Santo Domingo. — Durante el espacio institucional “La Agenda Semanal”, encabezado por el presidente de la República, Luis Abinader, el mandatario ofreció importantes detalles sobre la planificación de infraestructuras críticas, la ejecución presupuestaria y su visión de continuidad de Estado de cara al futuro del país.
El jefe de Estado adelantó que prepara una licitación en materia de infraestructura eléctrica para finales de este año o principios del próximo, proyectada hacia el horizonte del 2030. Abinader explicó que esta medida busca prevenir situaciones de precariedad al cambio de administración, señalando con humor y firmeza las dificultades que heredó al asumir el poder:
«Para que al otro no le pase lo que a mí me hicieron, que me dejaron ‘los comidos por los servidos’ en términos de electricidad, entonces yo tengo que pensar más allá del futuro», expresó el mandatario.
Continuidad de Estado y obras estratégicas
El presidente enfatizó su compromiso con la culminación de los proyectos iniciados durante su gestión, así como con la responsabilidad de dar continuidad a obras fundamentales heredadas de administraciones pasadas, destacando que su gobierno se ha caracterizado por no abandonar proyectos previos.
- «Yo terminé muchísimas obras que empezó Danilo [Medina]. Yo soy el presidente que no ha dejado una sola obra que haya empezado el otro gobierno; nosotros nos hemos ocupado de eso», puntualizó.
Entre las grandes obras de transporte y conectividad que serán entregadas en su mandato figuran:
- El Monorriel de Santiago, una obra extraordinaria de 14 kilómetros.
- El Teleférico de Los Alcarrizos y el nuevo sistema hacia Quitasueño en Haina.
- La transformación total de la Autopista Duarte, la cual, según indicó, se encontraba en condiciones deplorables y hoy se está convirtiendo en una vía moderna y segura.

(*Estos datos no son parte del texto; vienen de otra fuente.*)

From an optimization exercise on the open Yosys and OpenROAD flow, aimed at small area, a short achievable clock period and few clock cycles per item; shortcuts taken in it are not production practice. The RTL was checked by simulation tests, not by an equivalence proof against the original design. No activity file was given, so power comes from the tool's default toggle rates.

Design ATCONV, start of the top module:
module  ATCONV(
	input		clk,
	input		reset,
	output 	    busy,
	input		ready,
	output reg	[11:0]	iaddr,
	input signed [12:0]	idata,
	output	reg 	cwr,
	output  reg	[11:0]	caddr_wr,
	output reg 	[12:0] 	cdata_wr,
	output	reg 	crd,       
	output  reg	[11:0] 	caddr_rd,
	input 	[12:0] 	cdata_rd,
	output reg 	csel
	);
Size: roughly 400 flip-flops, about 82 I/O pins, roughly 15000 sq um of cells after synthesis.
Settings: LEC_CHECK=0, CAP_MARGIN=20, CORE_MARGIN=2, CORE_UTILIZATION=40, CTS_CLUSTER_DIAMETER=100, CTS_CLUSTER_SIZE=30, SLEW_MARGIN=20; clock period 10.0 ns.
standard.sh (not shown) runs the stock make flow with config.mk's settings and CLKGATE_MAP_FILE= SYNTH_SCRIPT=/design/flow/synth_recipe.tcl, a recipe that flattens the netlist after the stock synthesis.
==> flow/flow/run.sh <==
#!/bin/bash
set -euo pipefail
export BUFFER_PORTS_ARGS="-buffer_cell sky130_fd_sc_hd__buf_2"
export SETUP_SLACK_MARGIN=6.75
bash standard.sh > standard.log 2>&1
Testbench counts at the start, summed over its fixed seeds: cycles 215,776, images 32.
Change:
--- a/flow/flow/run.sh
+++ b/flow/flow/run.sh
@@ -4 +4 @@
-export SETUP_SLACK_MARGIN=6.75
+export SETUP_SLACK_MARGIN=6.9
Settings changed: CTS_CLUSTER_DIAMETER 100 to 130, CTS_CLUSTER_SIZE 30 to 26.
Result: Critical path depth came out lower by 11; worst setup slack gains 0.068 ns; worst hold slack loses 0.010 ns; area after synthesis is unchanged; via count goes up by 0.39%.
Change:
--- a/flow/flow/run.sh
+++ b/flow/flow/run.sh
@@ -4 +4 @@
-export SETUP_SLACK_MARGIN=6.9
+export SETUP_SLACK_MARGIN=7.05
Settings changed: CTS_CLUSTER_DIAMETER 130 to 100, CTS_CLUSTER_SIZE 26 to 30.
Outcome:
- power came out higher slightly
- wire length came out higher slightly
- worst hold slack improves by 0.0092 ns
- first-iteration DRC count came out higher by roughly a tenth
- non-clock buffer count came out higher by 8
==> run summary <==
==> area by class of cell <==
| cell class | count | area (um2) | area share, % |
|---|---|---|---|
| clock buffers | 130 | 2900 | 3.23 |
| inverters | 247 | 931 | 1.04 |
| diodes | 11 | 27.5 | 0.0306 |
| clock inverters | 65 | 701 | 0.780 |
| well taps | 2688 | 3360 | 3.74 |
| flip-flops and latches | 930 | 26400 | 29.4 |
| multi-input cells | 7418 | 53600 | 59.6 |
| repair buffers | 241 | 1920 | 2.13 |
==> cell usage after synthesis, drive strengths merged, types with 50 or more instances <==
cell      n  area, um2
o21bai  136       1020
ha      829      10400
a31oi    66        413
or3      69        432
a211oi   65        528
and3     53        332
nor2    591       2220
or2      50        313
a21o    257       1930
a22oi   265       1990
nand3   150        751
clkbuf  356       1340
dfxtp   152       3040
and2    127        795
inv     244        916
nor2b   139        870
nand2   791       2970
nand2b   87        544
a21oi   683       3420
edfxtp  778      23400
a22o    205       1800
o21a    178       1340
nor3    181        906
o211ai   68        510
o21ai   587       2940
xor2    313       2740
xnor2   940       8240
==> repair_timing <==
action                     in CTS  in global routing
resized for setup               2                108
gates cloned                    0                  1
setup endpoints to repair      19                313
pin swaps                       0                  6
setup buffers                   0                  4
What follows belongs to an exercise in optimizing a design on an open flow for small area and a short achievable clock period; a production flow would make more cautious choices. RTL that was checked went through simulation tests only; none was proved equivalent to the original. Function not checked in run 1: the RTL went through the layout flow alone. No activity file was given, so power comes from the tool's default toggle rates.

==> flow/design.v, too long to show whole: its modules and the start of the top module <==
// module FP32Mul_fa: 4 lines
// module FP32Mul_ha: 4 lines
// module FP32Mul_bsel: 3 lines
// module FP32Mul_add48: 261 lines
// module FP32Mul_shr: 201 lines
// module FP32Mul_lzc: 60 lines
// module FP32Multi: 1386 lines
module FP32Multi
(
    input         clk,
    input         input_valid,
    input [31:0]  x1,
    input [31:0]  x2,
    output [31:0] y,
    output reg    out_valid
);
  // ...
==> flow/flow/run.sh <==
#!/bin/bash
# Layout flow: the standard ORFS flow, with synthesis mapped by the ABC
# script in flow/abc.script (no ABC-side buffering/sizing; OpenROAD sizes
# the gates after placement) at a tighter ABC delay target.
set -euo pipefail
HERE=$(pwd)
ABC_D=${ABC_D:-$(cat flow/abc_d.txt 2>/dev/null || echo 3300)}
{
  cat <<'EOT'
proc abc {args} {
  set new {}
  set skip 0
  foreach a $args {
    if {$skip} { set skip 0; continue }
    if {$a eq "-script"} { lappend new -script $::env(MY_ABC_SCRIPT); set skip 1; continue }
    if {$a eq "-D"} { lappend new -D $::env(MY_ABC_D); set skip 1; continue }
    lappend new $a
  }
  puts "flow abc: $new"
  yosys abc {*}$new
}
EOT
  cat synth_recipe.tcl
} > my_synth.tcl
export MY_ABC_SCRIPT=$HERE/flow/abc.script
export MY_ABC_D=$ABC_D
sed "s#SYNTH_SCRIPT=[^ ]*#SYNTH_SCRIPT=$HERE/my_synth.tcl#" standard.sh > my_standard.sh
bash my_standard.sh > flow_make.log 2>&1
==> flow/flow/abc.script <==
&get -n
&st
&dch
&nf -R 1000
&put
topo
stime -c
==> flow/standard.sh <==
#!/bin/bash
# synth_recipe.tcl (not shown) runs the flow's synth.tcl, then flattens the netlist and writes it again
# the make line also repeats each setting of config.mk as NAME=value (left out here)
make -C /OpenROAD-flow-scripts/flow DESIGN_CONFIG=/design/flow/config.mk WORK_HOME=/design/flow/orfs CLKGATE_MAP_FILE= SYNTH_SCRIPT=/design/flow/synth_recipe.tcl "${@:-finish}"
==> flow/config.mk <==
export PLATFORM = sky130hd
export DESIGN_NAME = FP32Multi
export DESIGN_NICKNAME = FP32Multi
export VERILOG_FILES = /design/flow/design.v
export SDC_FILE = /design/flow/constraint.sdc
export NUM_CORES = 4
export LEC_CHECK = 0
export CAP_MARGIN = 20
export CORE_MARGIN = 2
export CORE_UTILIZATION = 60
export PLACE_DENSITY = 0.72
export SETUP_SLACK_MARGIN = 5
export SLEW_MARGIN = 20
export SYNTH_HIERARCHICAL = 1
==> flow/constraint.sdc <==
create_clock -name core_clock -period 8.5 [get_ports {clk}]
set_input_delay 1.7000 -clock core_clock [delete_from_list [all_inputs] [get_ports {clk}]]
set_output_delay 1.7000 -clock core_clock [all_outputs]
set_load 0.01 [all_outputs]
==> impl_results.html, run 1 <==
<table>
<tr><th>Metric</th><th>Value</th></tr>
<tr><th colspan="2">STA</th></tr>
<tr><td>Minimum hold slack</td><td>0.325 ns</td></tr>
<tr><td>Final number of hold-violating endpoints</td><td>0</td></tr>
<tr><td>Crit path time final</td><td>4.03 ns</td></tr>
<tr><td>Final setup slack of the worst path</td><td>4.47 ns</td></tr>
<tr><th colspan="2">Synth</th></tr>
<tr><td>Flip-flop and latch count after synthesis</td><td>262</td></tr>
<tr><td>Dominant combinational cell family by area after synthesis</td><td>adder cells</td></tr>
<tr><td>Post-synthesis sequential area ratio</td><td>23.7%</td></tr>
<tr><td>Compound-cell area share of the yosys netlist</td><td>18.5%</td></tr>
<tr><th colspan="2">Finish</th></tr>
<tr><td>Fin area</td><td>0.0276 mm2</td></tr>
<tr><td>Finished Layout Cells</td><td>2986</td></tr>
<tr><td>Share of the core filled with cells</td><td>75.7%</td></tr>
<tr><td>Commonest non-fill, non-tap cells in the layout</td><td>334 x sky130_fd_sc_hd__xnor2_1, 274 x sky130_fd_sc_hd__a22oi_1, 237 x sky130_fd_sc_hd__fa_1</td></tr>
<tr><td>Fraction of final layout cells with drive strength greater than 1</td><td>15.6%</td></tr>
<tr><td>Share of cell area taken by flip-flops and latches</td><td>19.5%</td></tr>
<tr><td>Register cell area after layout</td><td>0.00539 mm2</td></tr>
<tr><td>Count of plain and timing-repair buffers in the layout</td><td>218</td></tr>
<tr><th colspan="2">Min path</th></tr>
<tr><td>Class of the worst hold path</td><td>reg2reg</td></tr>
<tr><th colspan="2">Die</th></tr>
<tr><td>Area inside the core boundary</td><td>0.0364 mm2</td></tr>
<tr><td>Total die area</td><td>0.0384 mm2</td></tr>
<tr><td>Starting density of the core</td><td>60.7%</td></tr>
<tr><th colspan="2">Setup path</th></tr>
<tr><td>Depth of the most critical reg-to-reg path</td><td>24</td></tr>
<tr><td>Most repeated library cell on the critical path</td><td>sky130_fd_sc_hd__a21oi_1</td></tr>
<tr><td>CP peak stage delay</td><td>0.38 ns</td></tr>
<tr><td>Critical path peak fanout</td><td>5</td></tr>
<tr><th colspan="2">Clock tree</th></tr>
<tr><td>Later-pin clock latency in the skew report</td><td>0.57 ns</td></tr>
<tr><td>Maximum clock path buffer count</td><td>3</td></tr>
<tr><th colspan="2">Global routing</th></tr>
<tr><td>Met1 track demand over resource in global routing</td><td>44.9%</td></tr>
<tr><td>Global routing met3 resource utilization</td><td>11.7%</td></tr>
<tr><th colspan="2">Detailed routing</th></tr>
<tr><td>Overall via count from detail_route</td><td>19800</td></tr>
<tr><th colspan="2">Outcome</th></tr>
<tr><td>Run status</td><td>timing/DRC/antenna clean</td></tr>
<tr><th colspan="2">Power and ir drop</th></tr>
<tr><td>Share of power burned in combinational logic</td><td>73.4%</td></tr>
</table>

Finalmente, el gobernante aclaró que, si bien la gran mayoría de los proyectos en curso se concluirán en su gestión, dejará iniciadas obras capitales y estratégicas de gran envergadura, como la Carretera del Ámbar, para que su posterior culminación corresponda al próximo gobierno, honrando de esta forma el principio de continuidad institucional.